By Paul Brohaugh | Special to The Tico Times
From its detailed blue sign with three gold stars on the highway off Playa Cocles, Hotel Cariblue seemed like it might come prepackaged for comfort, catering to the tourist with less interest in local culture than ordering cocktails at the swim-up bar.
What I found, however, was genuine warmth in the staff, under the direction of co-owner Sandra Zerneri, and a light-hearted charm to match the relaxed feeling off the Caribbean beaches. All that, and you can still swim up to the bar for a customized local cocktail.
When I asked what makes Cariblue special, Zerneri started in about the creatures roaming in and out and around the five-acre grounds: perezosos, of course, monos, colibris, mariposas, ranas… and about the five-acres themselves, which are basically developed into a residential jungle-garden.

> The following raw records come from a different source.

Background: an optimization exercise with open tools, aiming at small area, a short achievable clock period and few clock cycles per item. Do not read the settings as production practice. In this exercise RTL edits were held to simulation tests only and were not proved equivalent to the original.

== the reference run ==
==> flow/design.v <==
`timescale 1ns/1ps
`default_nettype none
module csa_row #(
    parameter int W = 132
) (
    input  logic [W-1:0] x,
    input  logic [W-1:0] y,
    input  logic [W-1:0] z,
    output logic [W-1:0] s,
    output logic [W-1:0] c
);
    logic [W-1:0] maj;
    assign s   = x ^ y ^ z;
    assign maj = (x & y) | (x & z) | (y & z);
    assign c   = {maj[W-2:0], 1'b0};    
endmodule
`default_nettype wire
`timescale 1ns/1ps
`default_nettype none
module operand_store #(
    parameter int U = 4
) (
    input  logic         clk,
    input  logic         load_fire,
    input  logic [2:0]   load_idx,
    input  logic [15:0]  m_word,
    input  logic [15:0]  e_word,
    input  logic [15:0]  n_word,
    input  logic [15:0]  t_word,
    input  logic [15:0]  nprime0,
    input  logic         wr_c,
    input  logic         wr_m,
    input  logic [126:0] sum,
    input  logic [1:0]   a_src,      
    input  logic [$clog2(128/U)-1:0] a_idx,
    input  logic [U-1:0] a_const,
    output logic [U-1:0] a_digit,
    input  logic [6:0]   e_idx,
    output logic         e_bit,
    input  logic [2:0]   res_idx,
    output logic [15:0]  res_word,
    output logic [126:0] c_q,
    output logic [125:0] n_q,
    output logic [U-1:0] np_q
);
    localparam logic [1:0] A_C   = 2'd0;
    localparam logic [1:0] A_M   = 2'd1;
    localparam logic [1:0] A_SUM = 2'd2;
    logic [127:0] n_r;       
    logic [127:0] e_r;
    logic [127:0] m_r;       
    logic [127:0] c_r;
    always_ff @(posedge clk) begin
        if (load_fire) begin
            n_r[load_idx*16 +: 16] <= n_word;
            e_r[load_idx*16 +: 16] <= e_word;
            if (load_idx == 3'd0) begin
                np_q <= nprime0[U-1:0];
            end
        end
        if (load_fire) begin
            m_r[load_idx*16 +: 16] <= m_word;
        end else if (wr_m) begin
            m_r <= {1'b0, sum};
        end
        if (load_fire) begin
            c_r[load_idx*16 +: 16] <= t_word;
        end else if (wr_c) begin
            c_r <= {1'b0, sum};
        end
    end
    always_comb begin
        case (a_src)
            A_C:     a_digit = c_r[a_idx*U +: U];
            A_M:     a_digit = m_r[a_idx*U +: U];
            A_SUM:   a_digit = sum[U-1:0];
            default: a_digit = a_const;
        endcase
    end
    logic [127:0] c_q_ext;
    assign c_q      = c_r[126:0];
    assign c_q_ext  = {1'b0, c_r[126:0]};
    assign n_q      = n_r[125:0];
    assign e_bit    = e_r[e_idx];
    assign res_word = c_q_ext[res_idx*16 +: 16];
endmodule
`default_nettype wire
`timescale 1ns/1ps
`default_nettype none
module mont_mult #(
    parameter int U = 2
) (
    input  logic         clk,
    input  logic         run,       
    input  logic [U-1:0] a,         
    input  logic [126:0] b,         
    input  logic [125:0] n,         
    input  logic [U-1:0] np,        
    output logic [126:0] sum        
);
    localparam int VW = 130;
    localparam int W  = 132;
    logic [VW-1:0] vs, vc;
    logic          cin;
    logic [U-1:0]  lo, q;
    always_comb begin
        lo = vs[U-1:0] + vc[U-1:0] + U'(cin);
        q  = U'(lo * np);
    end
    logic [W-1:0] pa0;
    assign pa0 = W'(b & {127{a[0]}}) << 2;
    logic [W-1:0] pa1;
    assign pa1 = W'(b & {127{a[1]}}) << 3;
    logic [W-1:0] ts0, tc0;
    csa_row #(.W(W)) u_t0 (.x(W'(vs)), .y(W'(vc)), .z(pa0), .s(ts0), .c(tc0));
    logic [W-1:0] ts1, tc1;
    csa_row #(.W(W)) u_t1 (.x(ts0), .y(tc0), .z(pa1), .s(ts1), .c(tc1));
    logic [W-1:0] pq0;
    assign pq0 = W'(n & {126{q[0]}}) << 0;
    logic [W-1:0] pq1;
    assign pq1 = (W'(n & {126{q[1]}}) << 1) | W'(cin);
    logic [W-1:0] rs2, rc2;
    csa_row #(.W(W)) u_r2 (.x(ts1), .y(tc1), .z(pq0), .s(rs2), .c(rc2));
    logic [W-1:0] rs3, rc3;
    csa_row #(.W(W)) u_r3 (.x(rs2), .y(rc2), .z(pq1), .s(rs3), .c(rc3));
    wire [W-1:0] xs = rs3;
    wire [W-1:0] xc = rc3;
    always_ff @(posedge clk) begin
        if (run) begin
            vs  <= xs[U +: VW];
            vc  <= xc[U +: VW];
            cin <= |xs[U-1:0];    
        end else begin
            vs  <= '0;
            vc  <= '0;
            cin <= 1'b0;
        end
    end
    assign sum = 127'(vs + vc + VW'(cin));
endmodule
`default_nettype wire
`timescale 1ns/1ps
`default_nettype none
module mod_exp_ctrl #(
    parameter int U = 4
) (
    input  logic         clk,
    input  logic         reset,
    input  logic         load_valid,
    output logic         load_ready,
    output logic         load_fire,
    output logic [2:0]   load_idx,
    output logic         res_valid,
    input  logic         res_ready,
    output logic [2:0]   res_idx,
    output logic [6:0]   e_idx,
    input  logic         e_bit,
    output logic         run,
    output logic         wr_c,
    output logic         wr_m,
    output logic [1:0]   a_src,
    output logic [$clog2(128/U)-1:0] a_idx,
    output logic [U-1:0] a_const
);
    localparam int D   = 128 / U;
    localparam int AW  = $clog2(D);
    localparam int IW  = AW + 1;
    localparam logic [IW-1:0] LAST = IW'(D);        
    localparam logic [IW-1:0] LDIG = IW'(D - 1);    
    localparam logic [1:0] A_C   = 2'd0;
    localparam logic [1:0] A_M   = 2'd1;
    localparam logic [1:0] A_SUM = 2'd2;
    localparam logic [1:0] A_K   = 2'd3;
    localparam logic [1:0] S_LOAD = 2'd0;
    localparam logic [1:0] S_SCAN = 2'd1;
    localparam logic [1:0] S_RUN  = 2'd2;
    localparam logic [1:0] S_OUT  = 2'd3;
    localparam logic [1:0] OP_MBAR  = 2'd0;
    localparam logic [1:0] OP_SQR   = 2'd1;
    localparam logic [1:0] OP_MUL   = 2'd2;
    localparam logic [1:0] OP_FINAL = 2'd3;
    logic [1:0]    state;
    logic [1:0]    op;
    logic [IW-1:0] it;
    logic          conv;       
    logic          ezero;      
    logic [1:0]    nxt;        
    assign load_ready = (state == S_LOAD);
    assign load_fire  = load_valid && load_ready;
    assign res_valid  = (state == S_OUT);
    assign run        = (state == S_RUN) && !conv;
    assign wr_c       = (state == S_RUN) && conv;
    assign wr_m       = wr_c && (op == OP_MBAR);
    always_comb begin
        case (op)
            OP_MBAR: nxt = (e_idx == 7'd0) ? OP_FINAL : OP_SQR;
            OP_SQR:  nxt = e_bit ? OP_MUL : ((e_idx == 7'd0) ? OP_FINAL : OP_SQR);
            default: nxt = (e_idx == 7'd0) ? OP_FINAL : OP_SQR;
        endcase
    end
    always_comb begin
        a_idx   = AW'(it + 1'b1);
        a_const = '0;
        a_src   = A_K;
        if (state == S_SCAN) begin
            a_idx   = '0;
            a_src   = e_bit ? A_M : A_K;
            a_const = U'(1);
        end else if (conv) begin
            a_idx   = '0;
            a_const = U'(1);
            case (nxt)
                OP_SQR:  a_src = A_SUM;
                OP_MUL:  a_src = A_M;
                default: a_src = A_K;
            endcase
        end else if (it == LDIG) begin
            a_src = A_K;                  
        end else begin
            case (op)
                OP_SQR:          a_src = A_C;
                OP_MUL, OP_MBAR: a_src = ezero ? A_K : A_M;
                default:         a_src = A_K;
            endcase
        end
    end
    always_ff @(posedge clk or posedge reset) begin
        if (reset) begin
            state    <= S_LOAD;
            op       <= OP_MBAR;
            it       <= '0;
            conv     <= 1'b0;
            ezero    <= 1'b0;
            load_idx <= '0;
            res_idx  <= '0;
            e_idx    <= 7'd127;
        end else begin
            case (state)
                S_LOAD: begin
                    if (load_valid) begin
                        load_idx <= load_idx + 1'b1;
                        if (load_idx == 3'd7) begin
                            e_idx <= 7'd127;
                            state <= S_SCAN;
                        end
                    end
                end
                S_SCAN: begin
                    if (e_bit || e_idx == 7'd0) begin
                        ezero <= !e_bit;
                        op    <= OP_MBAR;
                        it    <= '0;
                        conv  <= 1'b0;
                        state <= S_RUN;
                    end else begin
                        e_idx <= e_idx - 1'b1;
                    end
                end
                S_RUN: begin
                    if (!conv) begin
                        it <= it + 1'b1;
                        if (it == LAST) begin
                            conv <= 1'b1;
                        end
                    end else begin
                        conv <= 1'b0;
                        it   <= '0;
                        if (op == OP_FINAL) begin
                            state <= S_OUT;
                        end else begin
                            op <= nxt;
                            if (!(op == OP_SQR && e_bit) && e_idx != 7'd0) begin
                                e_idx <= e_idx - 1'b1;
                            end
                        end
                    end
                end
                default: begin
                    if (res_ready) begin
                        res_idx <= res_idx + 1'b1;
                        if (res_idx == 3'd7) begin
                            state <= S_LOAD;
                        end
                    end
                end
            endcase
        end
    end
endmodule
`default_nettype wire
`timescale 1ns/1ps
`default_nettype none
module mod_exp #(
    parameter int NUM_WORDS  = 8,
    parameter int WORD_WIDTH = 16
) (
    input  logic                  clk,
    input  logic                  reset,
    input  logic                  load_valid,
    output logic                  load_ready,
    input  logic [WORD_WIDTH-1:0] m_word,
    input  logic [WORD_WIDTH-1:0] e_word,
    input  logic [WORD_WIDTH-1:0] n_word,
    input  logic [WORD_WIDTH-1:0] r_word,
    input  logic [WORD_WIDTH-1:0] t_word,
    input  logic [WORD_WIDTH-1:0] nprime0,
    output logic                  res_valid,
    input  logic                  res_ready,
    output logic [WORD_WIDTH-1:0] res_word
);
    localparam int U  = 2;                  
    localparam int IW = $clog2(128 / U);
    logic         load_fire;
    logic [2:0]   load_idx;
    logic [2:0]   res_idx;
    logic [6:0]   e_idx;
    logic         e_bit;
    logic         run;
    logic         wr_c;
    logic         wr_m;
    logic [1:0]   a_src;
    logic [IW-1:0] a_idx;
    logic [U-1:0] a_const;
    logic [U-1:0] a_digit;
    logic [U-1:0] a_q;
    logic [126:0] sum;
    logic [126:0] c_q;
    logic [125:0] n_q;
    logic [U-1:0] np_q;
    logic [WORD_WIDTH-1:0] unused_r;
    assign unused_r = r_word;
    mod_exp_ctrl #(.U(U)) ctrl_i (
        .clk        (clk),
        .reset      (reset),
        .load_valid (load_valid),
        .load_ready (load_ready),
        .load_fire  (load_fire),
        .load_idx   (load_idx),
        .res_valid  (res_valid),
        .res_ready  (res_ready),
        .res_idx    (res_idx),
        .e_idx      (e_idx),
        .e_bit      (e_bit),
        .run        (run),
        .wr_c       (wr_c),
        .wr_m       (wr_m),
        .a_src      (a_src),
        .a_idx      (a_idx),
        .a_const    (a_const)
    );
    operand_store #(.U(U)) store_i (
        .clk       (clk),
        .load_fire (load_fire),
        .load_idx  (load_idx),
        .m_word    (m_word),
        .e_word    (e_word),
        .n_word    (n_word),
        .t_word    (t_word),
        .nprime0   (nprime0),
        .wr_c      (wr_c),
        .wr_m      (wr_m),
        .sum       (sum),
        .a_src     (a_src),
        .a_idx     (a_idx),
        .a_const   (a_const),
        .a_digit   (a_digit),
        .e_idx     (e_idx),
        .e_bit     (e_bit),
        .res_idx   (res_idx),
        .res_word  (res_word),
        .c_q       (c_q),
        .n_q       (n_q),
        .np_q      (np_q)
    );
    always_ff @(posedge clk) begin
        a_q <= a_digit;
    end
    mont_mult #(.U(U)) mont_mult_i (
        .clk (clk),
        .run (run),
        .a   (a_q),
        .b   (c_q),
        .n   (n_q),
        .np  (np_q),
        .sum (sum)
    );
endmodule
`default_nettype wire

The ownership – Zerneri and her husband Leonardo Preseglio – takes pride in the “three leaf” ecological rating from the Costa Rican Tourism Institute (ICT), as well as the three stars for comfort and semi-luxury. I’ve heard of places so luxurious they trap you on the premises and jack up the prices on every touristic need. This is what I wondered about when I saw the professional sign and polished website, but Cariblue’s lodgings are a just few hundred yards from a public road and a public beach, and just a moderate walk from Puerto Viejo, so you need not feel insulated from real life. If you rent a bicycle for $6, the world is yours.
I wouldn’t call the cabins here luxurious, but the “Superior Bungalow” was more than comfortable, which it should be for $125-$140 a night. They’re built simply in dark hardwood boards, and some of them have bunk beds. They also have real windows and air conditioning and 32-inch-LCD televisions. If you want to go back to the jungle feel, you just open the windows and lie on the porch in the hammock.

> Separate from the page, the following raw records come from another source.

From an optimization exercise on the open Yosys and OpenROAD flow, aimed at small area; shortcuts taken in it are not production practice.
The RTL was checked by simulation tests, not by an equivalence proof against the original design.
No activity file was given, so power comes from the tool's default toggle rates. The flow treats the clock pin as an ideal source, which a real chip does not have.

== old ==
==> flow/design.v (excerpt) <==
module dmem_responder #(
  parameter int DEPTH   = 32,   
  parameter int LATENCY = 2     
) (
  input  logic        clk,
  input  logic        reset,
  input  logic        req_valid,
  output logic        req_ready,
  input  logic        req_write,
  input  logic [31:0] req_addr,
  input  logic [31:0] req_wdata,
  input  logic [3:0]  req_be,
  output logic        resp_valid,
  input  logic        resp_ready,
  output logic [31:0] resp_rdata,
  output logic        resp_err
);
  localparam int AW = $clog2(DEPTH);
  localparam int NW = LATENCY - 1;
  logic          resp_q;             
  logic [NW-1:0] wait_q;             
  logic          idle;
  logic          accept;
  assign idle       = ~resp_q & ~(|wait_q);
  assign req_ready  = idle & ~reset;
  assign accept     = req_valid & req_ready;
  assign resp_valid = resp_q;
  always_ff @(posedge clk) begin
    for (int i = 0; i < NW; i++) begin
      if (reset)       wait_q[i] <= 1'b0;
      else if (i == 0) wait_q[i] <= accept;
      else             wait_q[i] <= wait_q[(i == 0) ? 0 : i - 1];
    end
  end
  always_ff @(posedge clk) begin
    if (reset) resp_q <= 1'b0;
    else       resp_q <= wait_q[NW-1] | (resp_q & ~resp_ready);
  end
  logic [1:0]    clr_q;
  logic          clr;                
  logic          clr_rd;             
  always_ff @(posedge clk) begin
    clr_q <= {clr_q[0], reset};
  end
  assign clr    = reset | (|clr_q);
  assign clr_rd = |clr_q;
  logic          in_err;
  logic          in_ld;
  assign in_err = (|req_addr[1:0]) | (|req_addr[31:AW+2]);
  assign in_ld  = ~req_write & ~in_err;
  logic [AW-1:0] rot_q;              
  always_ff @(posedge clk) begin
    if (reset) rot_q <= '0;
    else       rot_q <= rot_q + AW'(1);
  end
  ...
Size: about 3000 cells after synthesis, about 1100 flip-flops, about 110 I/O pins, roughly 32000 sq um of cells after synthesis.
==> module dmem_responder, before the edit <==
module dmem_responder #(
  parameter int DEPTH   = 32,   
  parameter int LATENCY = 2     
) (
  input  logic        clk,
  input  logic        reset,
  input  logic        req_valid,
  output logic        req_ready,
  input  logic        req_write,
  input  logic [31:0] req_addr,
  input  logic [31:0] req_wdata,
  input  logic [3:0]  req_be,
  output logic        resp_valid,
  input  logic        resp_ready,
  output logic [31:0] resp_rdata,
  output logic        resp_err
);
  localparam int AW = $clog2(DEPTH);
  localparam int NW = LATENCY - 1;
  logic          resp_q;             
  logic [NW-1:0] wait_q;             
  logic          idle;
  logic          accept;
  assign idle       = ~resp_q & ~(|wait_q);
  assign req_ready  = idle & ~reset;
  assign accept     = req_valid & req_ready;
  assign resp_valid = resp_q;
  always_ff @(posedge clk) begin
    for (int i = 0; i < NW; i++) begin
      if (reset)       wait_q[i] <= 1'b0;
      else if (i == 0) wait_q[i] <= accept;
      else             wait_q[i] <= wait_q[(i == 0) ? 0 : i - 1];
    end
  end
  always_ff @(posedge clk) begin
    if (reset) resp_q <= 1'b0;
    else       resp_q <= wait_q[NW-1] | (resp_q & ~resp_ready);
  end
  logic [1:0]    clr_q;
  logic          clr;                
  logic          clr_rd;             
  always_ff @(posedge clk) begin
    clr_q <= {clr_q[0], reset};
  end
  assign clr    = reset | (|clr_q);
  assign clr_rd = |clr_q;
  logic          in_err;
  logic          in_ld;
  assign in_err = (|req_addr[1:0]) | (|req_addr[31:AW+2]);
  assign in_ld  = ~req_write & ~in_err;
  logic [AW-1:0] rot_q;              
  always_ff @(posedge clk) begin
    if (reset) rot_q <= '0;
    else       rot_q <= rot_q + AW'(1);
  end
  logic [AW-1:0] pos_q, pos;         
  logic          ld_q, ld;           
  logic          st_q;               
  logic          err_q;
  logic          late_q;             
  logic [3:0]    be_q;
  assign pos = idle ? req_addr[AW+1:2] + rot_q : pos_q;
  assign ld  = idle ? in_ld : ld_q;
  always_ff @(posedge clk) begin
    pos_q <= pos + AW'(1);
    if (idle) begin
      ld_q  <= in_ld;
      err_q <= in_err;
      be_q  <= req_be;
    end
  end
  always_ff @(posedge clk) begin
    if (reset)     st_q <= 1'b0;
    else if (idle) st_q <= req_valid & req_write & ~in_err;
  end
  assign resp_err = err_q;
  logic [31:0]      slot_q [DEPTH];
  logic [31:0]      data_q;          
  logic [DEPTH-1:0] rsel;
  logic [DEPTH-1:0] at_tap;
  genvar p, b;
  generate
    for (p = 0; p < DEPTH; p++) begin : g_slot
      localparam int S = (p == 0) ? DEPTH - 1 : p - 1;    
      localparam bit S_SRC = ((S % 3) == 0) && (S <= DEPTH - 2);
      if (S_SRC) begin : g_ins
        logic ins;
        assign ins = st_q & ~reset & (pos_q == AW'(S));
        for (b = 0; b < 4; b++) begin : g_byte
          logic load, keep;
          assign load = ins & be_q[b];
          assign keep = ~clr & ~load;
          always_ff @(posedge clk) begin
            slot_q[p][8*b +: 8] <= (slot_q[S][8*b +: 8] & {8{keep}})
                                 | (data_q[8*b +: 8] & {8{load}});
          end
        end
      end else begin : g_pass
        always_ff @(posedge clk) begin
          slot_q[p] <= slot_q[S];
        end
      end
      if (p % 2 == 0) begin : g_notap
        assign rsel[p]   = 1'b0;
        assign at_tap[p] = 1'b0;
      end else begin : g_tap
        assign at_tap[p] = (pos == AW'(p));
        assign rsel[p]   = ld & ~clr_rd & at_tap[p];
      end
    end
  endgenerate
  logic [31:0] rd;
  logic        wr;
  logic [3:0]  fwd;
  assign wr = idle & req_write;
  always_comb begin
    for (int k = 0; k < 4; k++) begin
      fwd[k] = st_q & (pos_q == pos) & be_q[k];
    end
    rd = '0;
    for (int i = 0; i < DEPTH; i++) begin
      rd = rd | (slot_q[i] & {32{rsel[i]}});
    end
    for (int k = 0; k < 4; k++) begin
      rd[8*k +: 8] = (rd[8*k +: 8] & {8{~fwd[k]}})
                   | (data_q[8*k +: 8] & {8{ld & fwd[k]}})
                   | (req_wdata[8*k +: 8] & {8{wr}});
    end
  end
  always_ff @(posedge clk) begin
    if (idle) late_q <= in_ld & ~(|at_tap);
    if (idle | (wait_q[0] & late_q)) data_q <= rd;
  end
  assign resp_rdata = data_q & {32{ld_q}};
endmodule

Our bathroom, I must say, was wild – a daring display of yellow and black angled tiles. It would be a definite plus for fans of the rock band Stryper. Other boarding options include hotel-type rooms ranging from $95-$185 (where the cabin feel is less distinct), and an entire house that rents for $270-$285, which could be a good option if Uncle Larry is footing the bill for a weekend beach party. The prices include a lovely breakfast and a “coctel de bienvenido” when you check in.
Cariblue’s ecological rating is partly due to its intense recycling program. Each week the hotel separates and recycles hundreds of pounds of potential garbage. The grounds- keepers are also starting to grow vegetables to be used in the restaurant, and composting organic matter to feed the garden. This program came from one of the many training sessions the management is proud to offer hotel and restaurant employees.
The restaurant has recently developed a new menu, and the indoor-outdoor plaza has expanded over the years to shelter the front lobby, the white-tablecloth dining room, the billiard and ping-pong hall, a kids’ play area and two or three bars.
We were leaving town early in the morning, and we didn’t try the restaurant, but Zerneri knew we were traveling as a vegan family and she had several tips and suggestions about where to go around town. If we’d had time, she would have introduced us to a Greek naturalist-raw-food doctor who would have tested our bodies with some wild machine and prescribed any number of radical and nutritious smoothies to get us back on the right track.
As it was, the Cariblue family ordered us a taxi early the next day and sent us on our way with vegetarian boxed lunches. It left me with a feeling that this was a professional but natural place, run by stewards who see the business of hospitality as more than just a business.